La société civile doit donc faire pression pour changer les choses tout en gardant à
l’esprit que ce changement doit intervenir démocratiquement. Il doit même accentuer le
degré démocratique des états dans le sens où il y aura moins de laissés-pour-compte.
Conclusion et avis
Cet ouvrage, qui soulève beaucoup de débats sur le monde contemporain et
ressemble à un manifeste pour un nouveau monde, met en lumière le choix que
l’humanité doit faire pour éviter une irréversibilité écologique qui conduirait à la destruction
de l'espèce humaine et des êtres vivants sur terre. Le temps imparti n’est pas très
encourageant (7 ans selon le GIEC) mais nous devons absolument prendre notre destin
en main et d’une certaine façon, nous sauver.
Même si les sujets abordés sont multiples, ils se regroupent tous derrière un axe bien
défini : plus de démocratie donc plus de liberté grâce à une meilleure utilisation de
l’homme en respectant nos capitaux naturels, sociaux et culturels. Une nouvelle économie
est requise mais qui sera plus juste et plus centrée vers le bien que vers l’argent pour,
après, faire le bien.
Même si Corinne Lepage offre parfois des explications un peu compliquées aux
solutions qu’elle donne aux problèmes qu’elle soulève, il est plaisant de lire une vision
lucide et à long terme du monde, sans tomber dans les travers d’une révolution brutale et
mal contrôlée, ce qui est souvent le cas pour ce qui est de la lutte écologique.

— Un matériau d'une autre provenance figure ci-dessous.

**src/hw/rtl/substring_find_all_unit_macros.svh**
```systemverilog
// ----------------------------------------------------------------------------
// substring_find_all_unit assertion macros
// Shorthand for clocked implication checks with an active-low reset.
// ----------------------------------------------------------------------------
`ifndef SUBSTRING_FIND_ALL_UNIT_MACROS_SVH
`define SUBSTRING_FIND_ALL_UNIT_MACROS_SVH

// Same-cycle implication.
`define SFA_ASSERT_IMPL(label, clk, rst_n, ante, cons) \
    label: assert property (@(posedge clk) disable iff (!rst_n) (ante) |-> (cons)) \
        else $error("substring_find_all_unit: same-cycle check failed");

// Next-cycle implication.
`define SFA_ASSERT_NEXT(label, clk, rst_n, ante, cons) \
    label: assert property (@(posedge clk) disable iff (!rst_n) (ante) |=> (cons)) \
        else $error("substring_find_all_unit: next-cycle check failed");

`endif

```
**src/hw/rtl/sfa_pkg.sv**
```systemverilog
// ----------------------------------------------------------------------------
// sfa_pkg
// Shared constants and types of the substring search unit.
// ----------------------------------------------------------------------------
package sfa_pkg;

    localparam int MAX_PATTERN = 8;
    localparam int MAX_TEXT    = 65536;

    localparam int BYTE_W  = 8;
    localparam int PAT_W   = MAX_PATTERN * BYTE_W;
    localparam int LEN_W   = 4;
    localparam int PIDX_W  = (MAX_PATTERN > 1) ? $clog2(MAX_PATTERN) : 1;
    localparam int WIN_D   = (MAX_PATTERN > 1) ? MAX_PATTERN - 1 : 1;
    localparam int POS_W   = $clog2(MAX_TEXT);
    localparam int IDX_W   = 16;
    localparam int CNT_W   = 16;

    localparam int CFG_IDX_W = 2;
    localparam logic [CFG_IDX_W-1:0] CFG_PATTERN_BYTES  = CFG_IDX_W'(0);
    localparam logic [CFG_IDX_W-1:0] CFG_PATTERN_LENGTH = CFG_IDX_W'(1);

    localparam int QUEUE_DEPTH = 2;
    localparam int QPTR_W      = (QUEUE_DEPTH > 1) ? $clog2(QUEUE_DEPTH) : 1;
    localparam int QCNT_W      = $clog2(QUEUE_DEPTH + 1);

    // One classified byte that produces a result
    typedef struct packed {
        logic             hit;
        logic [IDX_W-1:0] start;
        logic             last;
        logic             ovf;
    } sfa_entry_t;

    typedef struct packed {
        logic full;
        logic empty;
    } sfa_qstat_t;

endpackage

```
**src/hw/rtl/sfa_front.sv**
```systemverilog
// ----------------------------------------------------------------------------
// sfa_front
// Takes text bytes, compares the pattern against the byte window and queues
// a request for every byte that completes a match or ends the text.
// ----------------------------------------------------------------------------
module sfa_front
    import sfa_pkg::*;
(
    input  logic              clk,
    input  logic              rst_n,
    input  logic [PAT_W-1:0]  pattern_bytes,
    input  logic [LEN_W-1:0]  pattern_length,
    input  logic              in_valid,
    output logic              in_ready,
    input  logic [BYTE_W-1:0] text_byte,
    input  logic              last_byte,
    input  sfa_qstat_t        q_stat,
    output logic              q_push,
    output sfa_entry_t        q_entry
);

    localparam logic [POS_W-1:0] POS_MAX = POS_W'(MAX_TEXT - 1);

    logic [BYTE_W-1:0] window_reg  [WIN_D];
    logic [BYTE_W-1:0] window_next [WIN_D];
    logic [POS_W-1:0]  position_reg, position_next;
    logic              overflowed_reg, overflowed_next;

    logic                accept;
    logic                len_ok;
    logic [MAX_PATTERN-1:0] byte_ok;
    logic                hit;
    logic                ovf_now;
    logic [POS_W-1:0]    start_pos;
    logic [POS_W+IDX_W-1:0] start_ext;
    logic [BYTE_W-1:0]   recent [MAX_PATTERN];
    logic [PIDX_W-1:0]   pidx   [MAX_PATTERN];

    assign in_ready = !q_stat.full;
    assign accept   = in_valid && in_ready;

    // recent[0] is the current byte, recent[k] the byte k places back
    always_comb
    begin
        recent[0] = text_byte;
        for (int k = 1; k < MAX_PATTERN; k++)
        begin
            recent[k] = window_reg[k-1];
        end
    end

    always_comb
    begin
        len_ok = (pattern_length != '0)
              && ({1'b0, pattern_length} <= (LEN_W+1)'(MAX_PATTERN))
              && (({1'b0, position_reg} + (POS_W+1)'(1)) >= (POS_W+1)'(pattern_length));
        for (int k = 0; k < MAX_PATTERN; k++)
        begin
            pidx[k]    = PIDX_W'(pattern_length - LEN_W'(1) - LEN_W'(k));
            byte_ok[k] = (LEN_W'(k) >= pattern_length)
                      || (pattern_bytes[pidx[k]*BYTE_W +: BYTE_W] == recent[k]);
        end
        hit       = len_ok && (&byte_ok);
        start_pos = position_reg - POS_W'(pattern_length) + POS_W'(1);
        start_ext = {{IDX_W{1'b0}}, start_pos};
        ovf_now   = overflowed_reg || ((position_reg == POS_MAX) && !last_byte);
    end

    always_comb
    begin
        q_push        = accept && (hit || last_byte);
        q_entry.hit   = hit;
        q_entry.start = hit ? start_ext[IDX_W-1:0] : '0;
        q_entry.last  = last_byte;
        q_entry.ovf   = ovf_now;
    end

    always_comb
    begin
        window_next     = window_reg;
        position_next   = position_reg;
        overflowed_next = overflowed_reg;
        if (accept)
        begin
            if (last_byte)
            begin
                for (int k = 0; k < WIN_D; k++)
                begin
                    window_next[k] = '0;
                end
                position_next   = '0;
                overflowed_next = 1'b0;
            end
            else
            begin
                window_next[0] = text_byte;
                for (int k = 1; k < WIN_D; k++)
                begin
                    window_next[k] = window_reg[k-1];
                end
                if (position_reg != POS_MAX)
                begin
                    position_next = position_reg + POS_W'(1);
                end
                overflowed_next = ovf_now;
            end
        end
    end

    always_ff @(posedge clk or negedge rst_n)
    begin
        if (!rst_n)
        begin
            for (int k = 0; k < WIN_D; k++)
            begin
                window_reg[k] <= '0;
            end
            position_reg   <= '0;
            overflowed_reg <= 1'b0;
        end
        else
        begin
            window_reg     <= window_next;
            position_reg   <= position_next;
            overflowed_reg <= overflowed_next;
        end
    end

endmodule

```
**src/hw/rtl/sfa_queue.sv**
```systemverilog
// ----------------------------------------------------------------------------
// sfa_queue
// Small FIFO of classified requests between front and back.
// ----------------------------------------------------------------------------
module sfa_queue
    import sfa_pkg::*;
(
    input  logic       clk,
    input  logic       rst_n,
    input  logic       push,
    input  sfa_entry_t push_entry,
    input  logic       pop,
    output sfa_entry_t head_entry,
    output sfa_qstat_t stat
);

    sfa_entry_t        mem_reg [QUEUE_DEPTH];
    logic [QPTR_W-1:0] wr_ptr_reg, wr_ptr_next;
    logic [QPTR_W-1:0] rd_ptr_reg, rd_ptr_next;
    logic [QCNT_W-1:0] count_reg, count_next;
    logic              do_push, do_pop;

    assign stat.full  = (count_reg == QCNT_W'(QUEUE_DEPTH));
    assign stat.empty = (count_reg == '0);
    assign do_push    = push && !stat.full;
    assign do_pop     = pop && !stat.empty;
    assign head_entry = mem_reg[rd_ptr_reg];

    always_comb
    begin
        wr_ptr_next = wr_ptr_reg;
        rd_ptr_next = rd_ptr_reg;
        count_next  = count_reg;
        if (do_push)
        begin
            wr_ptr_next = (wr_ptr_reg == QPTR_W'(QUEUE_DEPTH - 1)) ? '0 : wr_ptr_reg + QPTR_W'(1);
        end
        if (do_pop)
        begin
            rd_ptr_next = (rd_ptr_reg == QPTR_W'(QUEUE_DEPTH - 1)) ? '0 : rd_ptr_reg + QPTR_W'(1);
        end
        if (do_push && !do_pop)
        begin
            count_next = count_reg + QCNT_W'(1);
        end
        else if (do_pop && !do_push)
        begin
            count_next = count_reg - QCNT_W'(1);
        end
    end

    always_ff @(posedge clk)
    begin
        if (do_push)
        begin
            mem_reg[wr_ptr_reg] <= push_entry;
        end
    end

    always_ff @(posedge clk or negedge rst_n)
    begin
        if (!rst_n)
        begin
            wr_ptr_reg <= '0;
            rd_ptr_reg <= '0;
            count_reg  <= '0;
        end
        else
        begin
            wr_ptr_reg <= wr_ptr_next;
            rd_ptr_reg <= rd_ptr_next;
            count_reg  <= count_next;
        end
    end

endmodule

```
**src/hw/rtl/sfa_back.sv**
```systemverilog
// ----------------------------------------------------------------------------
// sfa_back
// Keeps the per-text match count and first start, and builds each result in
// the output register.
// ----------------------------------------------------------------------------
module sfa_back
    import sfa_pkg::*;
(
    input  logic             clk,
    input  logic             rst_n,
    input  sfa_entry_t       head_entry,
    input  sfa_qstat_t       q_stat,
    output logic             q_pop,
    output logic             out_valid,
    input  logic             out_ready,
    output logic             match_found,
    output logic [IDX_W-1:0] match_start,
    output logic [CNT_W-1:0] match_total,
    output logic [IDX_W-1:0] first_start,
    output logic             none_found,
    output logic             done_res,
    output logic             overflow
);

    logic [CNT_W-1:0] occ_reg, occ_next;
    logic [IDX_W-1:0] first_reg, first_next;
    logic             seen_reg, seen_next;

    logic             valid_reg, valid_next;
    logic             found_reg;
    logic [IDX_W-1:0] start_reg;
    logic [CNT_W-1:0] total_reg;
    logic [IDX_W-1:0] fstart_reg;
    logic             none_reg;
    logic             done_reg;
    logic             ovf_reg;

    logic [CNT_W-1:0] occ_upd;
    logic [IDX_W-1:0] first_upd;
    logic             seen_upd;

    assign q_pop = !q_stat.empty && (!valid_reg || out_ready);

    always_comb
    begin
        occ_upd   = (head_entry.hit && (occ_reg != '1)) ? occ_reg + CNT_W'(1) : occ_reg;
        first_upd = (head_entry.hit && !seen_reg) ? head_entry.start : first_reg;
        seen_upd  = seen_reg || head_entry.hit;

        occ_next   = occ_reg;
        first_next = first_reg;
        seen_next  = seen_reg;
        valid_next = valid_reg && !out_ready;
        if (q_pop)
        begin
            valid_next = 1'b1;
            if (head_entry.last)
            begin
                occ_next   = '0;
                first_next = '0;
                seen_next  = 1'b0;
            end
            else
            begin
                occ_next   = occ_upd;
                first_next = first_upd;
                seen_next  = seen_upd;
            end
        end
    end

    always_ff @(posedge clk or negedge rst_n)
    begin
        if (!rst_n)
        begin
            occ_reg   <= '0;
            first_reg <= '0;
            seen_reg  <= 1'b0;
            valid_reg <= 1'b0;
        end
        else
        begin
            occ_reg   <= occ_next;
            first_reg <= first_next;
            seen_reg  <= seen_next;
            valid_reg <= valid_next;
        end
    end

    // result payload
    always_ff @(posedge clk)
    begin
        if (q_pop)
        begin
            found_reg  <= head_entry.hit;
            start_reg  <= head_entry.start;
            total_reg  <= occ_upd;
            fstart_reg <= first_upd;
            none_reg   <= head_entry.last && !seen_upd;
            done_reg   <= head_entry.last;
            ovf_reg    <= head_entry.ovf;
        end
    end

    assign out_valid   = valid_reg;
    assign match_found = found_reg;
    assign match_start = start_reg;
    assign match_total = total_reg;
    assign first_start = fstart_reg;
    assign none_found  = none_reg;
    assign done_res    = done_reg;
    assign overflow    = ovf_reg;

endmodule

```
**src/hw/rtl/substring_find_all_unit.sv**
```systemverilog
// ----------------------------------------------------------------------------
// substring_find_all_unit
// Streaming search for every occurrence of a pattern of up to eight bytes.
// ----------------------------------------------------------------------------
// Text enters one byte per request on s_axis, tlast on the final byte. Every
// byte is checked against the configured pattern in the cycle it is taken,
// using a window of the previous seven bytes, so the unit sustains one byte
// per clock while the queue is not full; the compare and the queue push
// happen in that same cycle, and the result register sits behind the queue. A result
// request leaves when an occurrence ends at a byte (match_found set, with
// its start index) or when the byte is final (done, carried on tlast, with
// the total, the first start and none_found). Bytes that do neither give no
// result. Only bytes of the current text take part in a match. Positions
// saturate at MAX_TEXT-1, and the overflow flag marks texts longer than MAX_TEXT bytes.
// pattern_length 0 or above 8 never matches. Write the pattern (index 0) and
// its length (index 1) over cfg only while the unit is idle; other indexes
// are ignored. A two-entry queue parts the front compare from the result
// register, so a stalled m_axis holds s_axis off only once the queue fills.
// ----------------------------------------------------------------------------
`include "substring_find_all_unit_macros.svh"

module substring_find_all_unit
    import sfa_pkg::*;
(
    input  logic                 clk,
    input  logic                 rst_n,
    // configuration write channel
    input  logic                 cfg_valid,
    output logic                 cfg_ready,
    input  logic [CFG_IDX_W-1:0] cfg_index,
    input  logic [PAT_W-1:0]     cfg_data,
    // text stream
    input  logic                 s_axis_tvalid,
    output logic                 s_axis_tready,
    input  logic [7:0]           s_axis_tdata,   // [7:0] text_byte
    input  logic                 s_axis_tlast,   // last_byte
    // result stream
    output logic                 m_axis_tvalid,
    input  logic                 m_axis_tready,
    output logic [47:0]          m_axis_tdata,   // [15:0] match_start, [31:16] match_total,
                                                 // [47:32] first_start
    output logic [2:0]           m_axis_tuser,   // [0] match_found, [1] none_found,
                                                 // [2] overflow
    output logic                 m_axis_tlast    // done_res
);

    logic [PAT_W-1:0] pattern_bytes_reg;
    logic [LEN_W-1:0] pattern_length_reg;

    sfa_qstat_t       q_stat;
    sfa_entry_t       push_entry;
    sfa_entry_t       head_entry;
    logic             q_push;
    logic             q_pop;

    logic             match_found;
    logic [IDX_W-1:0] match_start;
    logic [CNT_W-1:0] match_total;
    logic [IDX_W-1:0] first_start;
    logic             none_found;
    logic             done_res;
    logic             overflow;

    // Config registers: always ready, unknown indexes dropped
    assign cfg_ready = 1'b1;

    always_ff @(posedge clk or negedge rst_n)
    begin
        if (!rst_n)
        begin
            pattern_bytes_reg  <= '0;
            pattern_length_reg <= '0;
        end
        else if (cfg_valid && cfg_ready)
        begin
            case (cfg_index)
                CFG_PATTERN_BYTES:  pattern_bytes_reg  <= cfg_data;
                CFG_PATTERN_LENGTH: pattern_length_reg <= cfg_data[LEN_W-1:0];
                default:            ;
            endcase
        end
    end

    sfa_front u_front (
        .clk            (clk),
        .rst_n          (rst_n),
        .pattern_bytes  (pattern_bytes_reg),
        .pattern_length (pattern_length_reg),
        .in_valid       (s_axis_tvalid),
        .in_ready       (s_axis_tready),
        .text_byte      (s_axis_tdata),
        .last_byte      (s_axis_tlast),
        .q_stat         (q_stat),
        .q_push         (q_push),
        .q_entry        (push_entry)
    );

    sfa_queue u_queue (
        .clk        (clk),
        .rst_n      (rst_n),
        .push       (q_push),
        .push_entry (push_entry),
        .pop        (q_pop),
        .head_entry (head_entry),
        .stat       (q_stat)
    );

    sfa_back u_back (
        .clk         (clk),
        .rst_n       (rst_n),
        .head_entry  (head_entry),
        .q_stat      (q_stat),
        .q_pop       (q_pop),
        .out_valid   (m_axis_tvalid),
        .out_ready   (m_axis_tready),
        .match_found (match_found),
        .match_start (match_start),
        .match_total (match_total),
        .first_start (first_start),
        .none_found  (none_found),
        .done_res    (done_res),
        .overflow    (overflow)
    );

    assign m_axis_tdata = {first_start, match_total, match_start};
    assign m_axis_tuser = {overflow, none_found, match_found};
    assign m_axis_tlast = done_res;

    // Text side only stalls when the queue is full
    `SFA_ASSERT_IMPL(a_stall_only_full, clk, rst_n, !s_axis_tready, q_stat.full)
    // A match always counts at least one occurrence
    `SFA_ASSERT_IMPL(a_match_counted, clk, rst_n, m_axis_tvalid && m_axis_tuser[0],
        m_axis_tdata[31:16] != 16'd0)
    // No-match report only at end of text, with nothing counted
    `SFA_ASSERT_IMPL(a_none_consistent, clk, rst_n, m_axis_tvalid && m_axis_tuser[1],
        m_axis_tlast && !m_axis_tuser[0] && (m_axis_tdata[31:16] == 16'd0))

endmodule
```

On peut anmoins s’interroger sur le rôle d’une femme politique qui a souvent servie
dans des partis ne mettant absolument pas en cause le libéralisme d’aujourd’hui et la
course à la croissance (qui était dans - presque - tous les programmes de 2007). Il serait
pourtant important que ces idées soient plus médiatisées et surtout qu’un programme
politique entier soit tourné autour de cette idée de société.